Task objective: Your answer must be an exact copy of every record.

Information given:
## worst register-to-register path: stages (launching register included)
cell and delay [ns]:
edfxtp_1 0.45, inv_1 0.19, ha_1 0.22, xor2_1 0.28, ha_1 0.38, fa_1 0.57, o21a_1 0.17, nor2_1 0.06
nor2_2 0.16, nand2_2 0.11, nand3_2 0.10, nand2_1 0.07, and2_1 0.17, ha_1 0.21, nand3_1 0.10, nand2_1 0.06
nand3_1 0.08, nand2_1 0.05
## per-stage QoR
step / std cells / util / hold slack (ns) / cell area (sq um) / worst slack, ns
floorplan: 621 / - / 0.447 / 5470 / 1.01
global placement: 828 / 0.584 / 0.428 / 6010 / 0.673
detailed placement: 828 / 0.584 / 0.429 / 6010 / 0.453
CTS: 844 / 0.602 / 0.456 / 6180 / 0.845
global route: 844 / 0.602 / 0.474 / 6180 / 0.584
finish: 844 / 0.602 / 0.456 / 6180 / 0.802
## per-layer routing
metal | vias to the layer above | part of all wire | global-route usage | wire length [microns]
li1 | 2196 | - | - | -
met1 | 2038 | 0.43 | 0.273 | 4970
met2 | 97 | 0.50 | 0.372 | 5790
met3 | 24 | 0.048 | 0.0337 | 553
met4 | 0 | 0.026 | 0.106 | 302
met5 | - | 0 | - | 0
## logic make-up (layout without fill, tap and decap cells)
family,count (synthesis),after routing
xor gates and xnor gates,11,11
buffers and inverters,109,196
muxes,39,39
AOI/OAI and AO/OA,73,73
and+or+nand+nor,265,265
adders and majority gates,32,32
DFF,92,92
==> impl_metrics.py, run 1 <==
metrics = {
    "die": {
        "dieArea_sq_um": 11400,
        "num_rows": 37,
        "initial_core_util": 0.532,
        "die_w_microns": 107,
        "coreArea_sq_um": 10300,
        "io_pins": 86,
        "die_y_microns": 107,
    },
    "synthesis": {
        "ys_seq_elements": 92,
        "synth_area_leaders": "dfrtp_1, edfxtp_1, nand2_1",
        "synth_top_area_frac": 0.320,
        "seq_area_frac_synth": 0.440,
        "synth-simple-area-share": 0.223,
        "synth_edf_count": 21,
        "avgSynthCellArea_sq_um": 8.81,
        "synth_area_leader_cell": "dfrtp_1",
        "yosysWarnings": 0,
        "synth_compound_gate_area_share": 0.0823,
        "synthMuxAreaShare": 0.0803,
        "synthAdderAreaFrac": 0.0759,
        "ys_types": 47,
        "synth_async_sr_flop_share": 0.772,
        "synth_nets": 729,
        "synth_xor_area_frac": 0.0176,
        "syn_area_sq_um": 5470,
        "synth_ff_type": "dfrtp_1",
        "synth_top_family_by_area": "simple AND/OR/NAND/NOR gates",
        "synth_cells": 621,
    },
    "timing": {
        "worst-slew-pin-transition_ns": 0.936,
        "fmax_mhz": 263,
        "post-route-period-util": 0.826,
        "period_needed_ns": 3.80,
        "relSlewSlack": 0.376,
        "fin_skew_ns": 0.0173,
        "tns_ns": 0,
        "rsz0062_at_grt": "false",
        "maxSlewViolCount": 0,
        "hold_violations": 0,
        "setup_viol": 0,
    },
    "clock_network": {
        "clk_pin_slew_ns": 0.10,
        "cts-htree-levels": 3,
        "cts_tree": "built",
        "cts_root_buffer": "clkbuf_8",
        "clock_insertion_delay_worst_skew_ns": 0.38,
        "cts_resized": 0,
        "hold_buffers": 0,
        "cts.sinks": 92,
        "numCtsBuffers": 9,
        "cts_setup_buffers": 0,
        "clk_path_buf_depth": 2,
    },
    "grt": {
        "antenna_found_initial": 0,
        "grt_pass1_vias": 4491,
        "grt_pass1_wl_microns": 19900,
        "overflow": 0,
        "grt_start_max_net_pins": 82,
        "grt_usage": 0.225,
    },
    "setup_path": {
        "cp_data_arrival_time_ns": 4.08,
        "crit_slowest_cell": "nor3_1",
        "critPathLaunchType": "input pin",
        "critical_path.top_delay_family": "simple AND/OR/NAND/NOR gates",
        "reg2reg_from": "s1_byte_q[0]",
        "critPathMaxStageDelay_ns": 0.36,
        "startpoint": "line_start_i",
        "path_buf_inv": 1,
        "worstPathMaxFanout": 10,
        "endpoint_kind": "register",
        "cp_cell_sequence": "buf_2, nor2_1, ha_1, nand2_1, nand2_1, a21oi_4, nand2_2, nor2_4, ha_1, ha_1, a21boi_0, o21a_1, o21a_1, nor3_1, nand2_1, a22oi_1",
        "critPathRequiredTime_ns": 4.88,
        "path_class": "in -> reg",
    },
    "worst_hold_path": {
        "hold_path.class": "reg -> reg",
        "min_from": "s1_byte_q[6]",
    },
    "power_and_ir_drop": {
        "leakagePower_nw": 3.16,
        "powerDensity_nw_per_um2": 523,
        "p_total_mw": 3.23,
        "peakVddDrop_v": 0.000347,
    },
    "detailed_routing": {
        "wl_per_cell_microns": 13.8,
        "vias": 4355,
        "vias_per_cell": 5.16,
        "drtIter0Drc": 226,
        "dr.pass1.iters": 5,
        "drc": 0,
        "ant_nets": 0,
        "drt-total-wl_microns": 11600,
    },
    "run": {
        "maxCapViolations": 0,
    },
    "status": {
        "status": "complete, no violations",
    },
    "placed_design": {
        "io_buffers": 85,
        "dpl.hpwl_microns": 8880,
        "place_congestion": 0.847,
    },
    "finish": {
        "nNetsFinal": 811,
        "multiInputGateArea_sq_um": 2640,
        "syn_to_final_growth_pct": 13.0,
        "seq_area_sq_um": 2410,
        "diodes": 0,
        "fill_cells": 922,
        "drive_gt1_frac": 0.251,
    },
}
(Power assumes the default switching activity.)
<file path="config.mk">
export PLATFORM = sky130hd
export DESIGN_NAME = wss_div
export DESIGN_NICKNAME = d
export VERILOG_FILES = /design/src/sv/wss_pkg.sv /design/src/sv/wss_div.sv
export SDC_FILE = /design/constraint.sdc
export NUM_CORES = 1
export LEC_CHECK = 0
export ABC_CLOCK_PERIOD_IN_PS = 4150
export BUFFER_PORTS_ARGS = -buffer_cell sky130_fd_sc_hd__buf_4
export CAP_MARGIN = 5
export CORE_MARGIN = 2
export CORE_UTILIZATION = 30
export DETAILED_ROUTE_END_ITERATION = 6
export PLACE_DENSITY_LB_ADDON = 0.25
export SLEW_MARGIN = 20
export SYNTH_ARGS = -nofsm -noshare
export SYNTH_HDL_FRONTEND = slang
export SYNTH_SLANG_ARGS = --single-unit
</file>
<file path="constraint.sdc">
create_clock -name clk -period 4.15 [get_ports clk]
set_input_delay 0 -clock clk [delete_from_list [all_inputs] [get_ports clk]]
set_output_delay 0 -clock clk [all_outputs]
set_load 0.03 [all_outputs]
</file>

Response to this exercise:
## worst register-to-register path: stages (launching register included)
cell and delay [ns]:
edfxtp_1 0.45, inv_1 0.19, ha_1 0.22, xor2_1 0.28, ha_1 0.38, fa_1 0.57, o21a_1 0.17, nor2_1 0.06
nor2_2 0.16, nand2_2 0.11, nand3_2 0.10, nand2_1 0.07, and2_1 0.17, ha_1 0.21, nand3_1 0.10, nand2_1 0.06
nand3_1 0.08, nand2_1 0.05
## per-stage QoR
step / std cells / util / hold slack (ns) / cell area (sq um) / worst slack, ns
floorplan: 621 / - / 0.447 / 5470 / 1.01
global placement: 828 / 0.584 / 0.428 / 6010 / 0.673
detailed placement: 828 / 0.584 / 0.429 / 6010 / 0.453
CTS: 844 / 0.602 / 0.456 / 6180 / 0.845
global route: 844 / 0.602 / 0.474 / 6180 / 0.584
finish: 844 / 0.602 / 0.456 / 6180 / 0.802
## per-layer routing
metal | vias to the layer above | part of all wire | global-route usage | wire length [microns]
li1 | 2196 | - | - | -
met1 | 2038 | 0.43 | 0.273 | 4970
met2 | 97 | 0.50 | 0.372 | 5790
met3 | 24 | 0.048 | 0.0337 | 553
met4 | 0 | 0.026 | 0.106 | 302
met5 | - | 0 | - | 0
## logic make-up (layout without fill, tap and decap cells)
family,count (synthesis),after routing
xor gates and xnor gates,11,11
buffers and inverters,109,196
muxes,39,39
AOI/OAI and AO/OA,73,73
and+or+nand+nor,265,265
adders and majority gates,32,32
DFF,92,92
==> impl_metrics.py, run 1 <==
metrics = {
    "die": {
        "dieArea_sq_um": 11400,
        "num_rows": 37,
        "initial_core_util": 0.532,
        "die_w_microns": 107,
        "coreArea_sq_um": 10300,
        "io_pins": 86,
        "die_y_microns": 107,
    },
    "synthesis": {
        "ys_seq_elements": 92,
        "synth_area_leaders": "dfrtp_1, edfxtp_1, nand2_1",
        "synth_top_area_frac": 0.320,
        "seq_area_frac_synth": 0.440,
        "synth-simple-area-share": 0.223,
        "synth_edf_count": 21,
        "avgSynthCellArea_sq_um": 8.81,
        "synth_area_leader_cell": "dfrtp_1",
        "yosysWarnings": 0,
        "synth_compound_gate_area_share": 0.0823,
        "synthMuxAreaShare": 0.0803,
        "synthAdderAreaFrac": 0.0759,
        "ys_types": 47,
        "synth_async_sr_flop_share": 0.772,
        "synth_nets": 729,
        "synth_xor_area_frac": 0.0176,
        "syn_area_sq_um": 5470,
        "synth_ff_type": "dfrtp_1",
        "synth_top_family_by_area": "simple AND/OR/NAND/NOR gates",
        "synth_cells": 621,
    },
    "timing": {
        "worst-slew-pin-transition_ns": 0.936,
        "fmax_mhz": 263,
        "post-route-period-util": 0.826,
        "period_needed_ns": 3.80,
        "relSlewSlack": 0.376,
        "fin_skew_ns": 0.0173,
        "tns_ns": 0,
        "rsz0062_at_grt": "false",
        "maxSlewViolCount": 0,
        "hold_violations": 0,
        "setup_viol": 0,
    },
    "clock_network": {
        "clk_pin_slew_ns": 0.10,
        "cts-htree-levels": 3,
        "cts_tree": "built",
        "cts_root_buffer": "clkbuf_8",
        "clock_insertion_delay_worst_skew_ns": 0.38,
        "cts_resized": 0,
        "hold_buffers": 0,
        "cts.sinks": 92,
        "numCtsBuffers": 9,
        "cts_setup_buffers": 0,
        "clk_path_buf_depth": 2,
    },
    "grt": {
        "antenna_found_initial": 0,
        "grt_pass1_vias": 4491,
        "grt_pass1_wl_microns": 19900,
        "overflow": 0,
        "grt_start_max_net_pins": 82,
        "grt_usage": 0.225,
    },
    "setup_path": {
        "cp_data_arrival_time_ns": 4.08,
        "crit_slowest_cell": "nor3_1",
        "critPathLaunchType": "input pin",
        "critical_path.top_delay_family": "simple AND/OR/NAND/NOR gates",
        "reg2reg_from": "s1_byte_q[0]",
        "critPathMaxStageDelay_ns": 0.36,
        "startpoint": "line_start_i",
        "path_buf_inv": 1,
        "worstPathMaxFanout": 10,
        "endpoint_kind": "register",
        "cp_cell_sequence": "buf_2, nor2_1, ha_1, nand2_1, nand2_1, a21oi_4, nand2_2, nor2_4, ha_1, ha_1, a21boi_0, o21a_1, o21a_1, nor3_1, nand2_1, a22oi_1",
        "critPathRequiredTime_ns": 4.88,
        "path_class": "in -> reg",
    },
    "worst_hold_path": {
        "hold_path.class": "reg -> reg",
        "min_from": "s1_byte_q[6]",
    },
    "power_and_ir_drop": {
        "leakagePower_nw": 3.16,
        "powerDensity_nw_per_um2": 523,
        "p_total_mw": 3.23,
        "peakVddDrop_v": 0.000347,
    },
    "detailed_routing": {
        "wl_per_cell_microns": 13.8,
        "vias": 4355,
        "vias_per_cell": 5.16,
        "drtIter0Drc": 226,
        "dr.pass1.iters": 5,
        "drc": 0,
        "ant_nets": 0,
        "drt-total-wl_microns": 11600,
    },
    "run": {
        "maxCapViolations": 0,
    },
    "status": {
        "status": "complete, no violations",
    },
    "placed_design": {
        "io_buffers": 85,
        "dpl.hpwl_microns": 8880,
        "place_congestion": 0.847,
    },
    "finish": {
        "nNetsFinal": 811,
        "multiInputGateArea_sq_um": 2640,
        "syn_to_final_growth_pct": 13.0,
        "seq_area_sq_um": 2410,
        "diodes": 0,
        "fill_cells": 922,
        "drive_gt1_frac": 0.251,
    },
}
(Power assumes the default switching activity.)
<file path="config.mk">
export PLATFORM = sky130hd
export DESIGN_NAME = wss_div
export DESIGN_NICKNAME = d
export VERILOG_FILES = /design/src/sv/wss_pkg.sv /design/src/sv/wss_div.sv
export SDC_FILE = /design/constraint.sdc
export NUM_CORES = 1
export LEC_CHECK = 0
export ABC_CLOCK_PERIOD_IN_PS = 4150
export BUFFER_PORTS_ARGS = -buffer_cell sky130_fd_sc_hd__buf_4
export CAP_MARGIN = 5
export CORE_MARGIN = 2
export CORE_UTILIZATION = 30
export DETAILED_ROUTE_END_ITERATION = 6
export PLACE_DENSITY_LB_ADDON = 0.25
export SLEW_MARGIN = 20
export SYNTH_ARGS = -nofsm -noshare
export SYNTH_HDL_FRONTEND = slang
export SYNTH_SLANG_ARGS = --single-unit
</file>
<file path="constraint.sdc">
create_clock -name clk -period 4.15 [get_ports clk]
set_input_delay 0 -clock clk [delete_from_list [all_inputs] [get_ports clk]]
set_output_delay 0 -clock clk [all_outputs]
set_load 0.03 [all_outputs]
</file>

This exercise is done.